Hardee thought of the railroad, the communications to the north, Beauregard, Richmond, any troops that might still come to their aid. But his tactician’s mind swept that away. No, he thought, what we have now is all we are to have.

“General Smith, order the railroad bridge to be burned. Once that is under way, withdraw your men into the lines at the city’s edge. Preserve your artillery. Your men are not veterans. I do not wish to see a stampede. Orderly withdrawal, do you understand?”
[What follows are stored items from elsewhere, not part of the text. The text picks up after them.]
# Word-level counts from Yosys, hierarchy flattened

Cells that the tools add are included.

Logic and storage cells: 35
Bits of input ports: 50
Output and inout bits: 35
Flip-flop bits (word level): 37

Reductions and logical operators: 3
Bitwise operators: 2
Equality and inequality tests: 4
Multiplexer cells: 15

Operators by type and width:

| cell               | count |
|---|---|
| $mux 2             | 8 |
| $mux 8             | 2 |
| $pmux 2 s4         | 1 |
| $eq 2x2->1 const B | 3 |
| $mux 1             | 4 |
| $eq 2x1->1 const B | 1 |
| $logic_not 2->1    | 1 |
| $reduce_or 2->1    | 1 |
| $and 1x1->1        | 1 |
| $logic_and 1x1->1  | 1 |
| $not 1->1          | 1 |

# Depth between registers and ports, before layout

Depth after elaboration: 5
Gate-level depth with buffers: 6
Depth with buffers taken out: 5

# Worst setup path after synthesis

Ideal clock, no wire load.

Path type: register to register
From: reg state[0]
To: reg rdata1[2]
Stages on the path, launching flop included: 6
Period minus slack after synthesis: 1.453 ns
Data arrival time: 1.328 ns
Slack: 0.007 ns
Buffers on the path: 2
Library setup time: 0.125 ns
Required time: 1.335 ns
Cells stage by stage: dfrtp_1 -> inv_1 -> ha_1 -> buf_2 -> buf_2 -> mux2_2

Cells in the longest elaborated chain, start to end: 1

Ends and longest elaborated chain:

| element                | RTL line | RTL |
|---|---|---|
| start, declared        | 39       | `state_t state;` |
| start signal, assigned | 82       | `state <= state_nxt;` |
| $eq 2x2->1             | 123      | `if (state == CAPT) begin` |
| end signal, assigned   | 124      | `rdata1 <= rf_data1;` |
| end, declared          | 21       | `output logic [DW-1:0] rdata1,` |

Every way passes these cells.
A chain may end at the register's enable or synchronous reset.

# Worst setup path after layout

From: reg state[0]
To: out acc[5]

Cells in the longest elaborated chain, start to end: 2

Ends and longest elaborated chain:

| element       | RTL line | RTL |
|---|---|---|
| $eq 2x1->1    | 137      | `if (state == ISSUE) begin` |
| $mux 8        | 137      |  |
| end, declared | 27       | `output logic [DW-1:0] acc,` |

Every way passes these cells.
===== src/rtl/mem_arb.sv =====
// Two-port (CPU/debug) arbiter and access sequencer for the VeriRISC memory.
// Optional MEM_ARB_STATS_EN adds per-port ack counters and a starve_hit pulse.
module mem_arb
    import mem_arb_pkg::*;
#(
    parameter int AWIDTH   = ARB_AWIDTH,
    parameter int DWIDTH   = ARB_DWIDTH,
    parameter int ACC_CYC  = 2,
    parameter int MAX_WAIT = 4
) (
    input  logic              clk,
    input  logic              rst_,
    input  logic              cpu_req,
    input  logic              cpu_we,
    input  logic [AWIDTH-1:0] cpu_addr,
    input  logic [DWIDTH-1:0] cpu_wdata,
    output logic              cpu_gnt,
    output logic              cpu_ack,
    output logic [DWIDTH-1:0] cpu_rdata,
    input  logic              dbg_req,
    input  logic              dbg_we,
    input  logic [AWIDTH-1:0] dbg_addr,
    input  logic [DWIDTH-1:0] dbg_wdata,
    output logic              dbg_gnt,
    output logic              dbg_ack,
    output logic [DWIDTH-1:0] dbg_rdata,
    output logic              mem_rd,
    output logic              mem_wr,
    output logic [AWIDTH-1:0] mem_addr,
    output logic [DWIDTH-1:0] mem_wdata,
    input  logic [DWIDTH-1:0] mem_rdata
`ifdef MEM_ARB_STATS_EN
    ,
    output logic [15:0]       cpu_cnt,
    output logic [15:0]       dbg_cnt,
    output logic              starve_hit
`endif
);

    localparam int WW = $clog2(MAX_WAIT + 1);
    localparam int CW = (ACC_CYC > 1) ? $clog2(ACC_CYC) : 1;

    arb_state_e        state_q, state_d;
    arb_owner_e        owner_q, win;
    logic              win_vld;
    logic              we_q;
    logic [WW-1:0]     wait_cnt;
    logic [CW-1:0]     acc_cnt;
    logic              grant, last;
    logic              sel_we;
    logic [AWIDTH-1:0] sel_addr;
    logic [DWIDTH-1:0] sel_wdata;

    mem_arb_pick #(
        .MAX_WAIT (MAX_WAIT),
        .WW       (WW)
    ) u_pick (
        .cpu_req  (cpu_req),
        .dbg_req  (dbg_req),
        .wait_cnt (wait_cnt),
        .winner   (win),
        .valid    (win_vld)
    );

    always_comb begin
        sel_we    = (win == OWN_DBG) ? dbg_we    : cpu_we;
        sel_addr  = (win == OWN_DBG) ? dbg_addr  : cpu_addr;
        sel_wdata = (win == OWN_DBG) ? dbg_wdata : cpu_wdata;
    end

    always_comb begin
        state_d = state_q;
        grant   = 1'b0;
        last    = (acc_cnt == CW'(ACC_CYC - 1));
        unique case (state_q)
            ARB_IDLE: begin
                if (win_vld) begin
                    grant   = 1'b1;
                    state_d = ARB_ACCESS;
                end
            end
            ARB_ACCESS: begin
                if (last) state_d = ARB_RESP;
            end
            ARB_RESP: state_d = ARB_IDLE;
            default:  state_d = ARB_IDLE;
        endcase
    end

    always_ff @(posedge clk or negedge rst_) begin
        if (!rst_) state_q <= ARB_IDLE;
        else       state_q <= state_d;
    end

    always_ff @(posedge clk or negedge rst_) begin
        if (!rst_) begin
            owner_q   <= OWN_CPU;
            we_q      <= 1'b0;
            wait_cnt  <= '0;
            acc_cnt   <= '0;
            cpu_gnt   <= 1'b0;
            dbg_gnt   <= 1'b0;
            cpu_ack   <= 1'b0;
            dbg_ack   <= 1'b0;
            cpu_rdata <= '0;
            dbg_rdata <= '0;
            mem_rd    <= 1'b0;
            mem_wr    <= 1'b0;
            mem_addr  <= '0;
            mem_wdata <= '0;
        end else begin
            unique case (state_q)
                ARB_IDLE: begin
                    acc_cnt <= '0;
                    // Count only CPU wins that actually made debug wait
                    if (!dbg_req || (grant && win == OWN_DBG))
                        wait_cnt <= '0;
                    else if (grant && wait_cnt != WW'(MAX_WAIT))
                        wait_cnt <= wait_cnt + 1'b1;
                    if (grant) begin
                        owner_q   <= win;
                        we_q      <= sel_we;
                        mem_addr  <= sel_addr;
                        mem_wdata <= sel_wdata;
                        mem_rd    <= ~sel_we;
                        mem_wr    <= sel_we;
                        cpu_gnt   <= (win == OWN_CPU);
                        dbg_gnt   <= (win == OWN_DBG);
                    end
                end
                ARB_ACCESS: begin
                    acc_cnt <= acc_cnt + 1'b1;
                    if (last) begin
                        acc_cnt <= '0;
                        mem_rd  <= 1'b0;
                        mem_wr  <= 1'b0;
                        cpu_ack <= (owner_q == OWN_CPU);
                        dbg_ack <= (owner_q == OWN_DBG);
                        if (!we_q && owner_q == OWN_CPU) cpu_rdata <= mem_rdata;
                        if (!we_q && owner_q == OWN_DBG) dbg_rdata <= mem_rdata;
                    end
                end
                ARB_RESP: begin
                    cpu_ack <= 1'b0;
                    dbg_ack <= 1'b0;
                    cpu_gnt <= 1'b0;
                    dbg_gnt <= 1'b0;
                end
                default: begin
                    mem_rd <= 1'b0;
                    mem_wr <= 1'b0;
                end
            endcase
        end
    end

`ifdef MEM_ARB_STATS_EN
    always_ff @(posedge clk or negedge rst_) begin
        if (!rst_) begin
            cpu_cnt    <= '0;
            dbg_cnt    <= '0;
            starve_hit <= 1'b0;
        end else begin
            if (cpu_ack) cpu_cnt <= cpu_cnt + 16'd1;
            if (dbg_ack) dbg_cnt <= dbg_cnt + 16'd1;
            // Debug beating a live CPU request can only be the wait rule
            starve_hit <= grant && (win == OWN_DBG) && cpu_req;
        end
    end
`endif

endmodule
Smith appeared ready to cry, and Hardee turned away, had no use for weakness, not now. Smith moved away, called out orders to his staff, more of the urgency none of them needed to hear. Hardee spurred his own horse now, thought of Ambrose Wright, commanding those troops positioned on Hardee’s far left flank.

“Gentlemen, we should inspect our position to the south. If the Federal navy intends to make itself known to us, we should be prepared.”